:: Data supplied ::
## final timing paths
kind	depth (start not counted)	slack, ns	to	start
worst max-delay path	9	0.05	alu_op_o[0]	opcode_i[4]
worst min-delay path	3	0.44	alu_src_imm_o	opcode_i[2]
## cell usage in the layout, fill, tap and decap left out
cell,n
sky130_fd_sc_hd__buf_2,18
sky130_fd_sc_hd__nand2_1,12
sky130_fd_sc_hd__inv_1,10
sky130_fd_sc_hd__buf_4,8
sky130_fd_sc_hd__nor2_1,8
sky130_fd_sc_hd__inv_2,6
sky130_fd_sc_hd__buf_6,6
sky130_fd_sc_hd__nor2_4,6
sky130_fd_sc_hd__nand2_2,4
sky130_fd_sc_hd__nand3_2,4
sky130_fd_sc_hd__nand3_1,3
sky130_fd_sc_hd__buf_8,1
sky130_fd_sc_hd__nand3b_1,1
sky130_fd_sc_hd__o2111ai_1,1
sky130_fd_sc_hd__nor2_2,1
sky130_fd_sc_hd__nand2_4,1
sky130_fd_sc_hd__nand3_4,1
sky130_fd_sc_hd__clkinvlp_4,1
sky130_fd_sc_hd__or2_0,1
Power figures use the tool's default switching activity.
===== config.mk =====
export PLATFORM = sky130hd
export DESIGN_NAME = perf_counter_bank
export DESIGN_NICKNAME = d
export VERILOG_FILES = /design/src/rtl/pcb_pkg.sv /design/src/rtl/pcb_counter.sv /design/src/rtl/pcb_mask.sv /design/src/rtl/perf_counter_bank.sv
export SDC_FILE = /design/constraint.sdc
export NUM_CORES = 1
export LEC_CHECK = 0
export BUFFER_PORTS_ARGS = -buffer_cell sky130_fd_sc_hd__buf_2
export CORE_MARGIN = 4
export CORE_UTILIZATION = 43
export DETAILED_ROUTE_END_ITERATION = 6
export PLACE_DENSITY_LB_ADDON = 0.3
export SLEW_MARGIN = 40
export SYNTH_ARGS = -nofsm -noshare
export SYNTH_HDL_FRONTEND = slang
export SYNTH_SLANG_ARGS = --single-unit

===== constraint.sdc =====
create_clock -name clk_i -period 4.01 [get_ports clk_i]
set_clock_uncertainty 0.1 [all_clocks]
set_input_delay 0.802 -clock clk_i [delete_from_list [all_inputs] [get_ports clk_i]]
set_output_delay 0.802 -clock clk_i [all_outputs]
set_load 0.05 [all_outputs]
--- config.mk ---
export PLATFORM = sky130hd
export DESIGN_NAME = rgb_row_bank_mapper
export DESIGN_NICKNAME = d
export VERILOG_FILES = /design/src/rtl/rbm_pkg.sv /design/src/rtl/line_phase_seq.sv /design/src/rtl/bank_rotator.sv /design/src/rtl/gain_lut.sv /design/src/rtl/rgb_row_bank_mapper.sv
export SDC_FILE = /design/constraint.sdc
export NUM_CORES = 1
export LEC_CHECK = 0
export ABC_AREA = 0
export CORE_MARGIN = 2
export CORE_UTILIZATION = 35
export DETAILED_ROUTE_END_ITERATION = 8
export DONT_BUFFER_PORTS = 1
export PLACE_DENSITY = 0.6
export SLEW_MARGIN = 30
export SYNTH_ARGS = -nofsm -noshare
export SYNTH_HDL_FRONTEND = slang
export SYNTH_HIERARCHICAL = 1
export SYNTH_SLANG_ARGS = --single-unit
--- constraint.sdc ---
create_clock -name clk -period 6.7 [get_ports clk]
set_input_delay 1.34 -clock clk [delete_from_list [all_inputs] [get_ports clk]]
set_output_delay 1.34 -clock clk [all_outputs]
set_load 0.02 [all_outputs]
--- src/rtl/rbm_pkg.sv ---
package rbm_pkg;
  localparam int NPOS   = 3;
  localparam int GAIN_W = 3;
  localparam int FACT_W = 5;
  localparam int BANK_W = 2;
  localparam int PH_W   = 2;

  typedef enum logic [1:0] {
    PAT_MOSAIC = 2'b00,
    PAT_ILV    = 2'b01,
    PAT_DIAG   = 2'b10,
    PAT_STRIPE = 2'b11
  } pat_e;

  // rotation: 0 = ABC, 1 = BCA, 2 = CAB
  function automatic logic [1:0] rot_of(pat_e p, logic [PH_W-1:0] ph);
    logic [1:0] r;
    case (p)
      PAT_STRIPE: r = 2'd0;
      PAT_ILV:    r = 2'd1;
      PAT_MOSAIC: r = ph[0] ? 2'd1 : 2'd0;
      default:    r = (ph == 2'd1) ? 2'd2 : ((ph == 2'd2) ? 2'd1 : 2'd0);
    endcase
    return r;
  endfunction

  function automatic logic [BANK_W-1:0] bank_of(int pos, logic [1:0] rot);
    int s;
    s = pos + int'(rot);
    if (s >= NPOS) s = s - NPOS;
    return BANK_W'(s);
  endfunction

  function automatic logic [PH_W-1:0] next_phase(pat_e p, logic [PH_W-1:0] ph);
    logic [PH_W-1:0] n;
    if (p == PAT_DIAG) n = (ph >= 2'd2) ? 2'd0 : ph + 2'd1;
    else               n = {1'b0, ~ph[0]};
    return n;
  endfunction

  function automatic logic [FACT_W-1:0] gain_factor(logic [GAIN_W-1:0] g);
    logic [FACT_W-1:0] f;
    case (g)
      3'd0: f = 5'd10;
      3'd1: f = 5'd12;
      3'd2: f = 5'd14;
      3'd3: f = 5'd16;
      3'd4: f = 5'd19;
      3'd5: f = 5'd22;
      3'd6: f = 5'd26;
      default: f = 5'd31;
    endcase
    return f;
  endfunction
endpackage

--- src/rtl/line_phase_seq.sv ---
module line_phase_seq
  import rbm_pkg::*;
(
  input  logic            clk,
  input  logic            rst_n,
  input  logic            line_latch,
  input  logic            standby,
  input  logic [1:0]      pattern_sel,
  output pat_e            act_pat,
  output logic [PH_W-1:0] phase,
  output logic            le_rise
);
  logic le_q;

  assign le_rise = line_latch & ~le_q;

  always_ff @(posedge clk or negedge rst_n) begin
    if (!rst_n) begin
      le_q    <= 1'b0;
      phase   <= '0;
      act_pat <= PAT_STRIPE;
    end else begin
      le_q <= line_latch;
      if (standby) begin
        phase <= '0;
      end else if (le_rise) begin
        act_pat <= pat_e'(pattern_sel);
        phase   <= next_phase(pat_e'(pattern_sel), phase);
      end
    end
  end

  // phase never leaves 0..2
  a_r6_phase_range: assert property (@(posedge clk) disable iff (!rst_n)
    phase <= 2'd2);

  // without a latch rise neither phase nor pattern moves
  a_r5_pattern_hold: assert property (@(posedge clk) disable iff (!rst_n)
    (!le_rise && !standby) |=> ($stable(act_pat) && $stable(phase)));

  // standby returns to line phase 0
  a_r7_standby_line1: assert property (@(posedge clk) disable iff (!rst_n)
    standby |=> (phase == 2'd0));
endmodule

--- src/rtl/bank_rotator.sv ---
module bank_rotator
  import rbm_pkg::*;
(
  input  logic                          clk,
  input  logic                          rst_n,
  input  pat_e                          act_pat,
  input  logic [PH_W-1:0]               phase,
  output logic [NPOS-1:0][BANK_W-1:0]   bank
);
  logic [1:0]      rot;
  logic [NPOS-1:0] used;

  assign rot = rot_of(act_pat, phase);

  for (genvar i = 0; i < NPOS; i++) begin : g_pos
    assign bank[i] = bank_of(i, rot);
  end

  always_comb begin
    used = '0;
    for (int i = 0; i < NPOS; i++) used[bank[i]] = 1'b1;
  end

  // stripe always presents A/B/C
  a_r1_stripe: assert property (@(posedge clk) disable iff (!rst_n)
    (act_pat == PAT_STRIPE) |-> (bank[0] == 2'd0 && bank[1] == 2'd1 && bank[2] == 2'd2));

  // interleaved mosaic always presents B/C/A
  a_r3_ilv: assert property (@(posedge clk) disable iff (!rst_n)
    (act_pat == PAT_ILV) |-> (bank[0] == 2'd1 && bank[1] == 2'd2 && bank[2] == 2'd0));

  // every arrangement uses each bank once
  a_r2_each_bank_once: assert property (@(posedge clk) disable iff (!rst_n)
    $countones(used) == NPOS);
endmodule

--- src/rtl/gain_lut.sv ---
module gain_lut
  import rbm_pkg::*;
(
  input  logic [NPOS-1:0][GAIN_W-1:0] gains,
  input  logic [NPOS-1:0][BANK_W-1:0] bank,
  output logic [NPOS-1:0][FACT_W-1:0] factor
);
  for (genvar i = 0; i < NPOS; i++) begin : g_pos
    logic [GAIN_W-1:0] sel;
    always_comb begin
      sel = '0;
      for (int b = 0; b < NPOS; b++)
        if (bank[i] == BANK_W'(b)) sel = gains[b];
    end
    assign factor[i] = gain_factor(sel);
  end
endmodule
:::
:: Data supplied ::
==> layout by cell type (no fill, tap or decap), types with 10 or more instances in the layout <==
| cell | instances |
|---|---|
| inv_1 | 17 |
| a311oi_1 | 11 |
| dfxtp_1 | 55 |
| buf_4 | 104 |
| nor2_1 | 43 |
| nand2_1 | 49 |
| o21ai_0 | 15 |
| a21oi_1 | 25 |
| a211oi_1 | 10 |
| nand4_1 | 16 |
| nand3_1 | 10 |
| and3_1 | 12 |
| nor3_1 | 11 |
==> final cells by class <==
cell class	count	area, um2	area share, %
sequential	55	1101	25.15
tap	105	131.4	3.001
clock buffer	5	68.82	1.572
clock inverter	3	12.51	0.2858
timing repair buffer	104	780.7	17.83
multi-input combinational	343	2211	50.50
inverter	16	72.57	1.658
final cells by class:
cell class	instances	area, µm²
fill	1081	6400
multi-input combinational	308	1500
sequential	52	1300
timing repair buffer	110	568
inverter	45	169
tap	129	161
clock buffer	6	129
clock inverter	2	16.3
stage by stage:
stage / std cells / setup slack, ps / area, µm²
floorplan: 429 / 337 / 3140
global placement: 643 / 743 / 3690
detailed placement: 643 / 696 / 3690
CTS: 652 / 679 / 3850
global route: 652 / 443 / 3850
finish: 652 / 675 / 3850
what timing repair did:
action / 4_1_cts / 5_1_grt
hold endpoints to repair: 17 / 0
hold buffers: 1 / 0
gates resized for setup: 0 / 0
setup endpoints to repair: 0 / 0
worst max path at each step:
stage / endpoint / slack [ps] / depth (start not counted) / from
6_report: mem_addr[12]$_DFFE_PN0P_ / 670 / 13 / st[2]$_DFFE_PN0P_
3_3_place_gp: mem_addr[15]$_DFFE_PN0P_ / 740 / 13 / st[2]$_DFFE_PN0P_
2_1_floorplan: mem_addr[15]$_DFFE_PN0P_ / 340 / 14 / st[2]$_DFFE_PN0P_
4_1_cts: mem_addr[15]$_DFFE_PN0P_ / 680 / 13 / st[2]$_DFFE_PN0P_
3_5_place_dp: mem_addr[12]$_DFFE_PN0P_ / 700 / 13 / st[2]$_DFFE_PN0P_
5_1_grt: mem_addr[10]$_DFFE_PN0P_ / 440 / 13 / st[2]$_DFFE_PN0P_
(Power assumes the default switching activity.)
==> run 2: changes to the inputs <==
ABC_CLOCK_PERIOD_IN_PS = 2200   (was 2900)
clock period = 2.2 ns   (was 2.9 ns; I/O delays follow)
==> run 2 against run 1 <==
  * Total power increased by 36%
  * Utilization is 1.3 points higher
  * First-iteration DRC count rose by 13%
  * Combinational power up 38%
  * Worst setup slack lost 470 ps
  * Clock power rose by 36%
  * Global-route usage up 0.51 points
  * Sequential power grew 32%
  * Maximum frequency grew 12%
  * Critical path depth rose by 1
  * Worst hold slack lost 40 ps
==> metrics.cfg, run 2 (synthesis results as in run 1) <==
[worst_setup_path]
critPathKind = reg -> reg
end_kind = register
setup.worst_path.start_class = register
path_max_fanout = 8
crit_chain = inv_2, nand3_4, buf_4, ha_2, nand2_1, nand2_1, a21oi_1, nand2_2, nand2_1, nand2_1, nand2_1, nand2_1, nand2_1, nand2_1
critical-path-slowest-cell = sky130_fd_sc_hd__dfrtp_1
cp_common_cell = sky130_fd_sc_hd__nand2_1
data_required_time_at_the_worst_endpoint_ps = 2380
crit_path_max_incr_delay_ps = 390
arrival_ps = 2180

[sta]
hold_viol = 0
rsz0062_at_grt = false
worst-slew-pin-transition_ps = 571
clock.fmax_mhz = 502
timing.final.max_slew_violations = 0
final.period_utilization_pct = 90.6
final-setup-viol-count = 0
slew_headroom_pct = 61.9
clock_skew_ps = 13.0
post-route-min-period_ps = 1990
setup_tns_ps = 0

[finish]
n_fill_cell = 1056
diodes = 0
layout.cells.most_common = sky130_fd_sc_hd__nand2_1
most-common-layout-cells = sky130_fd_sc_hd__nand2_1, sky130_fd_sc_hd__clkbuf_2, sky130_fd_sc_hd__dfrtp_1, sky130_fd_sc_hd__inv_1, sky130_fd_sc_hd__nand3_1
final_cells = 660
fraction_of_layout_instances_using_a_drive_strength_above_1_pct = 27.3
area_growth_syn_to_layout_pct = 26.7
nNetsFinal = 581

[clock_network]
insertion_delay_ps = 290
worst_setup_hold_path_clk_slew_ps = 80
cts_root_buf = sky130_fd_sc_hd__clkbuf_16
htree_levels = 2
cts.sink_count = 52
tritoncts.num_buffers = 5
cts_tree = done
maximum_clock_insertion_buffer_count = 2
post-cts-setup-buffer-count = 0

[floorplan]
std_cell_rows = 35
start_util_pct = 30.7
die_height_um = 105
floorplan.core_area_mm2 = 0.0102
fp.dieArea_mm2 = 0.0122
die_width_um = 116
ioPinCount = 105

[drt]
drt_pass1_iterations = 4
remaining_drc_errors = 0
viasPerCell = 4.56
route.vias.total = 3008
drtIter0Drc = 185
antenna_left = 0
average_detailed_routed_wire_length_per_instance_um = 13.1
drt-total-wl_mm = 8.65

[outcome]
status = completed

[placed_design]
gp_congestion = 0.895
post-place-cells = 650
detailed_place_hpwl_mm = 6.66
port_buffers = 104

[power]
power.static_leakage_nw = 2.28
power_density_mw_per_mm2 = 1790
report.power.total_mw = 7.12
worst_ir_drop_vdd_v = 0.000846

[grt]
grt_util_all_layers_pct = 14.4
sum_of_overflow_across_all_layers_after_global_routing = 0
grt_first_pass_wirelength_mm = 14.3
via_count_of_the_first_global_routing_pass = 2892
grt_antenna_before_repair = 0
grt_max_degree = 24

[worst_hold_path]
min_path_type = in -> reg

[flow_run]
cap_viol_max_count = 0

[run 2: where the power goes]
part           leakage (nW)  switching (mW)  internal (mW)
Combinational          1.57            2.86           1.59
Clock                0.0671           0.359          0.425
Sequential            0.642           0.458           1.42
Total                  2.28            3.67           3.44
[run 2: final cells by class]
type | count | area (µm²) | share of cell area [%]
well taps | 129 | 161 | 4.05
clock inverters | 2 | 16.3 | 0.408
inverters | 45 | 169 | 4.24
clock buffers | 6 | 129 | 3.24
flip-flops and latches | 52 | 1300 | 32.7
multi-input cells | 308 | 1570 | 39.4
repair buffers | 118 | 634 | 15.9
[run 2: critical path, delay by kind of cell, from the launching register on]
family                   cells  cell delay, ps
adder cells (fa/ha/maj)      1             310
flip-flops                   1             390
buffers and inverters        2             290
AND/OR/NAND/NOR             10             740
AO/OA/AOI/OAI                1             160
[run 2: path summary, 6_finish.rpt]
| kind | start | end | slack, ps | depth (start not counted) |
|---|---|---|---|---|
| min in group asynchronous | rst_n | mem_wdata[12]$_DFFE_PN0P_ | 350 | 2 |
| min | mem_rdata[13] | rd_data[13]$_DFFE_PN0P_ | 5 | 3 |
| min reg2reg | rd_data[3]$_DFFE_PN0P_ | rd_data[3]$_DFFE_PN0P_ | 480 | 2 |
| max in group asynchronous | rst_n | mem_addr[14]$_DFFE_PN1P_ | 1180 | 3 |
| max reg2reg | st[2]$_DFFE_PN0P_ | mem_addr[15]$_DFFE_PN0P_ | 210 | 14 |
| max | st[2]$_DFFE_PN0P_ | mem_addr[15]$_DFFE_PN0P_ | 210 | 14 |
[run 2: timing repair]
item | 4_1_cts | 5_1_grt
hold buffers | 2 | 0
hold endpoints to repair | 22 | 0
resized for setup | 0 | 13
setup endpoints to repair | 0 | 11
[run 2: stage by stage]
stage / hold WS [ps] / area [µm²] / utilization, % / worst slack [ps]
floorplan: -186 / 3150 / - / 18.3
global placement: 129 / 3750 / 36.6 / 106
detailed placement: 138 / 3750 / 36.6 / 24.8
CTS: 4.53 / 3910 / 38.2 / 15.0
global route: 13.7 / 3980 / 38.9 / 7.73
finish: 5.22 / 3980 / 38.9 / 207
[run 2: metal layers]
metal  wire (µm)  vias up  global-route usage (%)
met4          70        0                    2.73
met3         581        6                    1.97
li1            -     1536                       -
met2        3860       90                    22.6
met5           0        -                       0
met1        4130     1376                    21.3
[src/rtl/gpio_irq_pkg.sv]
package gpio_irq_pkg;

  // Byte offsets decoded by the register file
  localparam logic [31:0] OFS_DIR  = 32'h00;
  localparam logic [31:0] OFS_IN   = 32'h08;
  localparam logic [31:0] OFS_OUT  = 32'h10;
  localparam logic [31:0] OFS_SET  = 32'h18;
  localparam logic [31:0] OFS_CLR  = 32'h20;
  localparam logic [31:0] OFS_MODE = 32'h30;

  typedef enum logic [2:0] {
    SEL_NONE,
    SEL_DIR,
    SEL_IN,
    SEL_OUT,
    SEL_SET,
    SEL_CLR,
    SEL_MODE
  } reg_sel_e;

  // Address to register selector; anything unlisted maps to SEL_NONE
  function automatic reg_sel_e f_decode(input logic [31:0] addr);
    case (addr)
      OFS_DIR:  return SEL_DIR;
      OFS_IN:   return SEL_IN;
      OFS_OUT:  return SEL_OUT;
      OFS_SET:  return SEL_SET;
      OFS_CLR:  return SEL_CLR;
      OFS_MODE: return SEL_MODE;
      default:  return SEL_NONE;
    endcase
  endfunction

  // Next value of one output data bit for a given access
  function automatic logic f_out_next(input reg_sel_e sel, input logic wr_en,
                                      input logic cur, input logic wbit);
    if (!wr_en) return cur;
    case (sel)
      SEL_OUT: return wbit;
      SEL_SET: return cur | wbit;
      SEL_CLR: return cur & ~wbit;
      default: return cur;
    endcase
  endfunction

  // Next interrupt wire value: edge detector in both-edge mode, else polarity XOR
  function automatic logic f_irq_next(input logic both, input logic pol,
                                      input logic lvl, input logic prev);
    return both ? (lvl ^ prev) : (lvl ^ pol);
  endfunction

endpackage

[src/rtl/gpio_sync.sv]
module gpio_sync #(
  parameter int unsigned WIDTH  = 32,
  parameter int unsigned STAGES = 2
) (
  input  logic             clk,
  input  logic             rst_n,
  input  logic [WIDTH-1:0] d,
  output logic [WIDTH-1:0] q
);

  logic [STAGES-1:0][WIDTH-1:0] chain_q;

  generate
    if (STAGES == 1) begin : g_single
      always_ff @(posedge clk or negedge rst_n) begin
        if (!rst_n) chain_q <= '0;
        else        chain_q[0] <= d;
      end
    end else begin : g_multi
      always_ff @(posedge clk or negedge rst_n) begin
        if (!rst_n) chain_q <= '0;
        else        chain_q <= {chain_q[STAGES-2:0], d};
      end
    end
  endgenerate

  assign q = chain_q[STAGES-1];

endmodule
:::
→ Prompt:
Above this instruction are the records; retype exactly the lines from the one containing "## cell usage" up to and including the one containing "sky130_fd_sc_hd__or2_0,1".

→ Expected answer:
## cell usage in the layout, fill, tap and decap left out
cell,n
sky130_fd_sc_hd__buf_2,18
sky130_fd_sc_hd__nand2_1,12
sky130_fd_sc_hd__inv_1,10
sky130_fd_sc_hd__buf_4,8
sky130_fd_sc_hd__nor2_1,8
sky130_fd_sc_hd__inv_2,6
sky130_fd_sc_hd__buf_6,6
sky130_fd_sc_hd__nor2_4,6
sky130_fd_sc_hd__nand2_2,4
sky130_fd_sc_hd__nand3_2,4
sky130_fd_sc_hd__nand3_1,3
sky130_fd_sc_hd__buf_8,1
sky130_fd_sc_hd__nand3b_1,1
sky130_fd_sc_hd__o2111ai_1,1
sky130_fd_sc_hd__nor2_2,1
sky130_fd_sc_hd__nand2_4,1
sky130_fd_sc_hd__nand3_4,1
sky130_fd_sc_hd__clkinvlp_4,1
sky130_fd_sc_hd__or2_0,1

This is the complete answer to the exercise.